ATMs seem to now be readily available in Yangon and dispense kyat. However, many of them are sometimes out of service. As a result, it’s better to bring along some cash. US dollars can be exchanged but they must be pristine with no marks, creases or damage (any kyat in this condition is rare). Some locations will accept payment in US dollars.

Getting Around

If you travel in a group of 3 or 4, taxis will be a good reasonable choice. They are very inexpensive with the average price of 2,000 kyats in town. Remember to get business cards from your hotel so that you can show it to the driver if they do not know the place by name. It’s much easier than trying to show them on a map and they will likely call directly to the hotel for directions.
Buses are common but the drivers and you may misunderstand each other due to their low capacity of English. Walking is also common to see with sidewalks on most streets, often shared with vendors but still enough room to roam. Just e sure to watch the traffic as well as the lights – or better yet, cross with locals as they understand the traffic patterns.

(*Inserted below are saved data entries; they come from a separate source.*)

[src/rtl/sys_cfg_pkg.sv]
// Shared configuration constants for the system register file.
// Covers entry addresses, reset values and the UART configuration field layout.
package sys_cfg_pkg;

  localparam int unsigned DATA_WIDTH_DEF = 8;
  localparam int unsigned ADDR_WIDTH_DEF = 4;

  localparam int unsigned ADDR_ALU_A     = 0;
  localparam int unsigned ADDR_ALU_B     = 1;
  localparam int unsigned ADDR_UART_CFG  = 2;
  localparam int unsigned ADDR_DIV_RATIO = 3;

  localparam int unsigned PAR_EN       = 0;
  localparam int unsigned PAR_TYP      = 1;
  localparam int unsigned PRESCALE_LSB = 2;
  localparam int unsigned PRESCALE_MSB = 7;

  // Assembles a UART configuration byte from its individual fields.
  function automatic logic [7:0] pack_uart_cfg(input logic [5:0] prescale,
                                               input logic       par_typ,
                                               input logic       par_en);
    logic [7:0] v;
    v = '0;
    v[PRESCALE_MSB:PRESCALE_LSB] = prescale;
    v[PAR_TYP] = par_typ;
    v[PAR_EN]  = par_en;
    return v;
  endfunction

  localparam logic [7:0] REG2_RST = pack_uart_cfg(6'd32, 1'b0, 1'b1);
  localparam logic [7:0] REG3_RST = 8'h20;

endpackage

[src/rtl/sys_reg_file.sv]
// Configuration/scratch register file with a registered read port and a one-cycle valid strobe.
// Entries 0..3 are also exported continuously for the ALU, UART and clock divider.
module sys_reg_file #(
  parameter int unsigned DATA_WIDTH = sys_cfg_pkg::DATA_WIDTH_DEF,
  parameter int unsigned ADDR_WIDTH = sys_cfg_pkg::ADDR_WIDTH_DEF,
  parameter logic [DATA_WIDTH-1:0] REG2_RST = DATA_WIDTH'(sys_cfg_pkg::REG2_RST),
  parameter logic [DATA_WIDTH-1:0] REG3_RST = DATA_WIDTH'(sys_cfg_pkg::REG3_RST)
) (
  input  logic                  CLK,
  input  logic                  RST,
  input  logic                  WrEn,
  input  logic                  RdEn,
  input  logic [ADDR_WIDTH-1:0] Address,
  input  logic [DATA_WIDTH-1:0] WrData,
  output logic [DATA_WIDTH-1:0] RdData,
  output logic                  RdData_VLD,
  output logic [DATA_WIDTH-1:0] REG0,
  output logic [DATA_WIDTH-1:0] REG1,
  output logic [DATA_WIDTH-1:0] REG2,
  output logic [DATA_WIDTH-1:0] REG3
);
  import sys_cfg_pkg::*;

  localparam int unsigned DEPTH = 2 ** ADDR_WIDTH;

  logic [DATA_WIDTH-1:0] r_mem [DEPTH];
  logic [DATA_WIDTH-1:0] r_rd_data;
  logic                  r_rd_vld;

  function automatic logic [DATA_WIDTH-1:0] entry_rst(input int unsigned idx);
    if (idx == ADDR_UART_CFG)  return REG2_RST;
    if (idx == ADDR_DIV_RATIO) return REG3_RST;
    return '0;
  endfunction

  // A write takes priority over a read in the same cycle; the read is dropped.
  always_ff @(posedge CLK or posedge RST) begin
    if (RST) begin
      for (int unsigned i = 0; i < DEPTH; i++) begin
        r_mem[i] <= entry_rst(i);
      end
      r_rd_data <= '0;
      r_rd_vld  <= 1'b0;
    end else begin
      r_rd_vld <= 1'b0;
      if (WrEn) begin
        r_mem[Address] <= WrData;
      end else if (RdEn) begin
        r_rd_data <= r_mem[Address];
        r_rd_vld  <= 1'b1;
      end
    end
  end

  assign RdData     = r_rd_data;
  assign RdData_VLD = r_rd_vld;
  assign REG0       = r_mem[ADDR_WIDTH'(ADDR_ALU_A)];
  assign REG1       = r_mem[ADDR_WIDTH'(ADDR_ALU_B)];
  assign REG2       = r_mem[ADDR_WIDTH'(ADDR_UART_CFG)];
  assign REG3       = r_mem[ADDR_WIDTH'(ADDR_DIV_RATIO)];

endmodule
[config.mk]
export PLATFORM = sky130hd
export DESIGN_NAME = sys_reg_file
export DESIGN_NICKNAME = d
export VERILOG_FILES = /design/src/rtl/sys_cfg_pkg.sv /design/src/rtl/sys_reg_file.sv
export SDC_FILE = /design/constraint.sdc
export NUM_CORES = 1
export LEC_CHECK = 0
export BUFFER_PORTS_ARGS = -buffer_cell sky130_fd_sc_hd__buf_2
export CORE_MARGIN = 3
export CORE_UTILIZATION = 62
export CTS_BUF_LIST = sky130_fd_sc_hd__clkbuf_4 sky130_fd_sc_hd__clkbuf_8
export DETAILED_ROUTE_END_ITERATION = 8
export PLACE_DENSITY = 0.87
export SLEW_MARGIN = 20
export SYNTH_ARGS = -nofsm -noshare
export SYNTH_HDL_FRONTEND = slang
export SYNTH_SLANG_ARGS = --single-unit
export TNS_END_PERCENT = 30
[constraint.sdc]
create_clock -name CLK -period 5.4 [get_ports CLK]
set_clock_uncertainty 0.1 [all_clocks]
set_input_delay 0.54 -clock CLK [delete_from_list [all_inputs] [get_ports CLK]]
set_output_delay 0.54 -clock CLK [all_outputs]
set_load 0.02 [all_outputs]
* Word level (Yosys, flattened, before mapping) *
Index checks and enable logic that the tools add are counted.

word-level totals
  register bits after elaboration = 137
  input bits = 16
  output and inout port bits = 41
  word-level logic and storage cells = 32

cells by class
  $lt $le $gt $ge = 2
  multiplexer cells = 8
  bitwise logic cells = 2
  reduce and logical (&&, ||, !) cells = 2

operators by type and width
  kind                                                                  count
  128-bit bitwise mux                                                   1
  8-bit binary-select mux with 4-bit select                             1
  8-bit demux with 4-bit select                                         1
  8-bit two-way mux                                                     3
  5-bit >= comparator, second input constant                            1
  5-bit by 1-bit < comparator with 1-bit output, second input constant  1
  4-bit inverter with 5-bit output                                      1
  1-bit two-way mux                                                     2
  2-bit AND reduction                                                   1
  1-bit logical AND                                                     1
  1-bit inverter                                                        1

* Depth between registers and ports, before layout *
Gate-level depths: netlist (run 1).

  depth in word-level cells = 6
  gate-level depth with buffers = 6
  gate-level depth less buffers = 4

* Worst setup path before layout (run 1) *
Ideal clock, no wire load.

  kind = input-to-reg
  start point = input Address[2]
  end point = register r_mem[88] (netlist name)
  library setup time = 0.125 ns
  arrival time = 1.633 ns
  slack = 3.543 ns
  stages = 4
  path buffers = 1
  path through = buf_2 nand3b_1 nor3_2 mux2_2

on the way
  longest elaborated chain between the ends = 6

RTL lines
  item                                                                                                               line                source
  from (decl)                                                                                                        sys_reg_file.sv:13  input logic [ADDR_WIDTH-1:0] Address,
  4-bit inverter with 5-bit output (not written as such) *                                                           sys_reg_file.sv:47  r_mem[Address] <= WrData;
  5-bit >= comparator (not written as such) / 5-bit by 1-bit < comparator with 1-bit output (equally long branches)  sys_reg_file.sv:47
  1-bit logical AND (not written as such)                                                                            sys_reg_file.sv:47
  8-bit two-way mux (not written as such)                                                                            sys_reg_file.sv:47
  8-bit demux with 4-bit select *                                                                                    sys_reg_file.sv:47
  128-bit bitwise mux *                                                                                              sys_reg_file.sv:47
  to (signal, indexed assignment)                                                                                    sys_reg_file.sv:40  r_mem[i] <= entry_rst(i);
  to (signal, indexed assignment)                                                                                    sys_reg_file.sv:47
  to (decl)                                                                                                          sys_reg_file.sv:26  logic [DATA_WIDTH-1:0] r_mem [DEPTH];

Mark *: on every way between the ends. The rest lies on a longest branch, timed or not.
A chain may end at the register's enable or synchronous reset.

* Worst setup path in the final report (run 1) *
  start point = input Address[1]
  end point = register r_mem[70] (netlist name)

The elaborated chain is that of the path after synthesis.

==> results of run 1 <==
-- Yosys cell counts (all sizes together) --
| cell | number |
|---|---|
| nand2 | 4 |
| a31oi | 8 |
| nor3 | 3 |
| buf | 45 |
| nand3 | 2 |
| dfrtp | 134 |
| nor2b | 2 |
| o22ai | 16 |
| a221oi | 8 |
| nand3b | 4 |
| clkbuf | 13 |
| mux4 | 8 |
| or3b | 1 |
| nor2 | 26 |
| inv | 1 |
| and2 | 1 |
| o21ai | 8 |
| nand2b | 3 |
| dfstp | 3 |
| mux2 | 128 |
| mux2i | 48 |
| nor3b | 1 |
-- cell usage in the layout, fill, tap and decap left out --
master,instances
dfrtp_1,134
mux2_2,128
buf_2,56
mux2i_1,48
nor2_1,17
clkbuf_8,17
o22ai_1,16
nor2_2,9
mux4_2,8
a221oi_1,8
a31oi_1,8
o21ai_0,5
bufinv_16,5
clkinv_4,5
dfstp_2,3
nand2_1,3
nand2b_1,3
nand3b_1,3
o21ai_1,3
nor3_4,2
nand3_1,2
clkinvlp_4,2
buf_4,2
nand3b_2,1
nor3_2,1
and2_1,1
nor3b_2,1
nand2_2,1
nor2b_1,1
nor2b_2,1
inv_4,1
or3b_2,1
clkinv_2,1
clkbuf_4,1
inv_6,1
-- final timing paths --
check / slack, ns / start / cells after the start / end
max: 3.07 / Address[1] / 5 / r_mem[70]
max in group asynchronous: 3.66 / RST / 3 / r_mem[34]
min in group CLK: 0.38 / WrEn / 2 / RdData_VLD
min: 0.11 / RST / 2 / r_mem[51]
max reg2reg: 3.94 / REG3[5] / 4 / RdData[5]
min reg2reg: 0.41 / r_mem[42] / 1 / r_mem[42]
-- state kept, by name, indices dropped and copies added, names as in the netlist --
name	count
REG0	8
REG1	8
REG2	8
REG3	8
RdData	8
RdData_VLD	1
r_mem	96
-- power groups by stage --
stage	sequential [mW]	clock, mW	combinational [mW]
after global placement	1.40	0	0.586
after detailed placement	1.42	0	0.612
after floorplan	1.39	0	0.524
after CTS	1.41	0.976	0.620
after global routing	1.44	1.02	0.665
final	1.41	0.964	0.616
-- worst max-delay path: cells and delay by family --
kind | cells | cell delay [ns]
buffers and inverters | 2 | 0.96
and+or+nand+nor | 2 | 0.64
muxes | 1 | 0.40
-- metal layers --
layer / part of all wire, % / vias up / GRT usage (%)
met5: 0.049 / - / 0
met4: 3.4 / 2 / 12.1
met3: 6.7 / 37 / 6.03
met2: 48 / 148 / 41.6
met1: 42 / 1973 / 36.6
li1: - / 1710 / -
-- kinds of logic after synthesis --
kind of cell / synth area share (%)
flip-flops: 53.1
AND/OR/NAND/NOR: 4.38
buffers and inverters: 5.89
AO/OA/AOI/OAI: 4.03
multiplexers: 32.6
-- layout make-up --
cell class,count,area (sq um)
Fill cell,687,2940
Sequential cell,137,3430
Tap cell,133,166
Clock inverter,14,223
Clock buffer,18,241
Timing Repair Buffer,58,295
Inverter,1,6.26
Multi-Input combinational cell,271,2650
-- metrics by stage --
step	power [mW]	util [%]	hold slack [ns]	instance area, sq um
2_1_floorplan	1.91	-	0.375	6460
3_3_place_gp	1.99	65.7	0.384	6550
3_5_place_dp	2.04	65.7	0.392	6550
4_1_cts	3.01	70.4	0.120	7010
5_1_grt	3.13	70.4	0.145	7010
6_report	2.99	70.4	0.108	7010
==> flow_metrics.tcl, run 1 <==
set metrics [dict create \
    status "finished clean" \
    firstDrtPassIters 4 \
    setup_slack_ns 3.07 \
    floorplan.initialDensity_pct 64.9 \
    antenna_found_initial 1 \
    critPathLaunchType "primary input" \
    die_h_um 108 \
    rsz0062_at_grt "no" \
    grtUsageTotal_pct 26.8 \
    synthTopCellsByArea "dfrtp_1 52%, mux2_2 22%, mux2i_1 7.4%, buf_4 4.2%, mux4_2 2.8%" \
    finalSetupTns_ns 0 \
    cts_setup_buffers 0 \
    dr_total_vias 3870 \
    crit_path_max_incr_delay_ns 0.60 \
    fmax_mhz 429 \
    pin_count 57 \
    root_buffer "clkbuf_8" \
    switchingPower_mw 0.868 \
    dieArea_sq_um 11700 \
    drt_iter0_markers 310 \
    p_comb_share_pct 20.6 \
    critPathMaxFanout 36 \
    clk_latency_ns 0.44 \
    worstSetupEndpointType "flip-flop" \
    postCtsHoldBufs 0 \
    ctsResizeCount 0 \
    cts_buffers 17 \
    area_growth_pct 8.58 \
    grt_pass1_vias 4150 \
    seq_area_frac_synth_pct 53.1 \
    p_leak_nw 3.14 \
    intPower_mw 2.12 \
    synth.distinct_cells 29 \
    slew_viol_final 0 \
    drc 0 \
    grt_max_degree 80 \
    crit_type "primary input to flip-flop" \
    place_ws_ns 2.61 \
    ys_warn_count 0 \
    htree_levels 4 \
    clkTransAtPathRegs_ns 0.08 \
    grt_pass1_wl_um 23200 \
    instances_no_fill 632 \
    chipWidth_um 108 \
    io_buffers 56 \
    yosysTopAreaCellShare_pct 51.9 \
    postRouteAntennaNets 0 \
    worst_ir_drop_vdd_mv 0.383 \
    routed_wl_um 14200 \
    rows 36 \
    postSynthCellCount 467 \
    antenna_cells 0 \
    cap_violations 0 \
    clock-sinks 137 \
    layout.nets 502 \
    worstHoldPathType "primary input to asynchronous set/reset pin" \
    core-area_sq_um 9950 \
    yosys.area.top_type "dfrtp_1" \
    slew_headroom_pct 34.8 \
    swShare_pct 29.0 \
    pwr-share-seq_pct 47.2 \
    place_congestion 0.825 \
    required_ns 5.63 \
    grt_overflow 0 \
    clock_power_share_pct 32.2 \
    wl_per_cell_um 22.5 \
    setup_viol 0 \
    syn_area_sq_um 6460 \
    dp.cells 600 \
    crit_slowest_cell "buf_4" \
    worstPathArrival_ns 2.56 \
    postSynthAreaPerCell_sq_um 13.8 \
    cellPowerDensity_nw_per_um2 427 \
    clk_path_buf_depth 2 \
    drive_gt1_share_pct 49.5 \
    max_slew.worst_pin.slew_ns 0.978 \
    fin_crit_sh_pct 43.1 \
    final.min_clock_period_ns 2.33 \
    dp_hpwl_um 9050 \
    crit_chain "buf_2, buf_4, nand2_1, nor2_2, mux2_2" \
    vias_per_cell 6.12 \
    synthesis.nets 483 \
    finalHoldViolCount 0 \
    cts_tree "built" \
    synth-seq-cells 137 \
]
Note: power is estimated with default switching activity, not from simulation.
==> run 2: changes to the inputs <==
--- a/config.mk
+++ b/config.mk
@@ -7,10 +7,10 @@
 export LEC_CHECK = 0
 export BUFFER_PORTS_ARGS = -buffer_cell sky130_fd_sc_hd__buf_2
 export CORE_MARGIN = 3
-export CORE_UTILIZATION = 62
+export CORE_UTILIZATION = 56
 export CTS_BUF_LIST = sky130_fd_sc_hd__clkbuf_4 sky130_fd_sc_hd__clkbuf_8
 export DETAILED_ROUTE_END_ITERATION = 8
-export PLACE_DENSITY = 0.87
+export PLACE_DENSITY = 0.83
 export SLEW_MARGIN = 20
 export SYNTH_ARGS = -nofsm -noshare
 export SYNTH_HDL_FRONTEND = slang
==> constraint.sdc (replaced) <==
create_clock -name CLK -period 2.1 [get_ports CLK]
set_clock_uncertainty 0.1 [all_clocks]
set_input_delay 0.21 -clock CLK [delete_from_list [all_inputs] [get_ports CLK]]
set_output_delay 0.21 -clock CLK [all_outputs]
set_load 0.02 [all_outputs]
==> run 2 against run 1 <==
  * Sequential share of layout area fell by 0.52 points
  * Clock-buffer cell count stayed put
  * Non-clock buffer count increased by 11
  * Global-route usage decreased by 3.8 points
  * Cell area increased by 1.1%
  * Flip-flop and latch count stayed put
  * Clock power up 120%
  * Via count is 0.31% higher
  * Sequential power rose to 2.6 times the previous value
  * Combinational power rose to 2.6 times the previous value
  * Critical path type unchanged
==> flow_metrics.tcl, run 2 (same netlist as run 1, synthesis figures left out) <==
set metrics [dict create \
    critPathMaxFanout 21 \
    utilization_pct 64.2 \
    instances_no_fill 650 \
    routed_wl_um 13900 \
    drc 0 \
    htree_levels 4 \
    final_common_cell "dfrtp_1" \
    wl_per_cell_um 21.4 \
    fmax_mhz 612 \
    use_met1_pct 32.3 \
    grtUsageTotal_pct 23.0 \
    die_h_um 113 \
    cts_buffers 17 \
    core-area_sq_um 11000 \
    firstDrtPassIters 6 \
    rsz0062_at_grt "no" \
    setup_slack_ns 0.466 \
    chipWidth_um 113 \
    whs_ns 0.136 \
    cts_setup_buffers 0 \
    dieArea_sq_um 12900 \
    use_met2_pct 35.7 \
    final.min_clock_period_ns 1.63 \
    antenna_cells 0 \
    place_congestion 0.861 \
    worst_ir_drop_vdd_mv 0.726 \
    grt_pass1_vias 4036 \
    grt_pass1_wl_um 22500 \
    floorplan.initialDensity_pct 58.5 \
    postCtsHoldBufs 1 \
    use_met3_pct 5.89 \
    status "finished clean" \
    place_ws_ns 0.0772 \
    clkTransAtPathRegs_ns 0.08 \
    max_slew.worst_pin.slew_ns 0.561 \
    drt_iter0_markers 279 \
    finalSetupTns_ns 0 \
    vias_per_cell 5.97 \
    clk_latency_ns 0.43 \
    fin_crit_sh_pct 77.8 \
    worstSetupEndpointType "flip-flop" \
    dp.cells 617 \
    top_register "r_mem" \
    antenna_found_initial 0 \
    area_growth_pct 9.75 \
    slew_viol_final 0 \
    crit_type "primary input to flip-flop" \
    rows 38 \
    postRouteAntennaNets 0 \
    worstPathArrival_ns 1.84 \
    drive_gt1_share_pct 50.2 \
    cts_tree "built" \
    layout.nets 513 \
    largest_reg_flops 96 \
    setup_viol 0 \
    required_ns 2.31 \
    mostFrequentLayoutCells "134 x dfrtp_1, 128 x mux2_2, 56 x buf_2" \
    p_leak_nw 3.17 \
    pin_count 57 \
    root_buffer "clkbuf_8" \
    cellPowerDensity_nw_per_um2 1030 \
    cap_violations 0 \
    busiest_layer "met2" \
    grt_overflow 0 \
    io_buffers 56 \
    worstHoldPathType "primary input to flip-flop" \
    slew_headroom_pct 62.5 \
    clock-sinks 137 \
    clk_path_buf_depth 2 \
    finalHoldViolCount 0 \
    ctsResizeCount 0 \
    dr_total_vias 3882 \
    grt_max_degree 70 \
    critPathLaunchType "primary input" \
    dp_hpwl_um 9460 \
]
run 2: metrics by stage:
step | power, mW | cell area [sq um]
floorplan | 4.91 | 6460
global placement | 5.15 | 6680
global route | 7.69 | 7090
detailed placement | 5.25 | 6680
CTS | 7.37 | 7090
finish | 7.32 | 7090
run 2: final timing paths:
check,start,slack (ns),cells past startpoint,end
min reg2reg,r_mem[77],0.41,1,r_mem[77]
max in group asynchronous,RST,0.96,4,r_mem[26]
min,RdEn,0.14,3,RdData_VLD
min in group asynchronous,RST,0.24,3,r_mem[37]
max,Address[0],0.47,4,REG1[1]
max reg2reg,REG3[5],0.59,4,RdData[5]
run 2: worst max-delay path: stages:
cell and delay [ns]:
buf_2 0.33, nor2b_1 0.53, nand2_1 0.39, mux2_2 0.38
run 2: layout make-up:
class / instances / area [sq um]
Fill cell: 854 / 3940
Sequential cell: 137 / 3430
Multi-Input combinational cell: 271 / 2650
Timing Repair Buffer: 69 / 430
Clock buffer: 18 / 248
Tap cell: 140 / 175
Clock inverter: 14 / 149
Inverter: 1 / 7.51
run 2: power by group:
group          total (mW)  internal (mW)  switching [mW]  leakage [nW]
clock network        2.11           1.09            1.02         0.191
logic                1.60          0.796           0.800          1.31
registers            3.61           3.25           0.361          1.67
run 2: routing by layer:
metal | share of wire [%] | wire [um]
met1 | 43 | 6000
met2 | 49 | 6880
met3 | 5.8 | 807
met4 | 1.6 | 217
met5 | 0 | 0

People’s friendliness and hospitability are the most valuable beauty of Rangon tourism. You will even meet complete strangers who actively ask if you need help and offer detailed instructions.


Yangon has a wide variety of accommodations for your Burma tours at this point. Allegedly, it is one of the more expensive than other cities in South East Asia, but you can find affordable places, some of which may be further outside the main hub of the city. Note that room rates increase remarkably in the high season of Rangon tourism, so book your room at least a month in advance.
We expect that the useful tips for Rangon tourism will help you have great experiences in the hectic city. Do not stay your home and hear “someone say something about Yangon”, come hear and feel by yourself.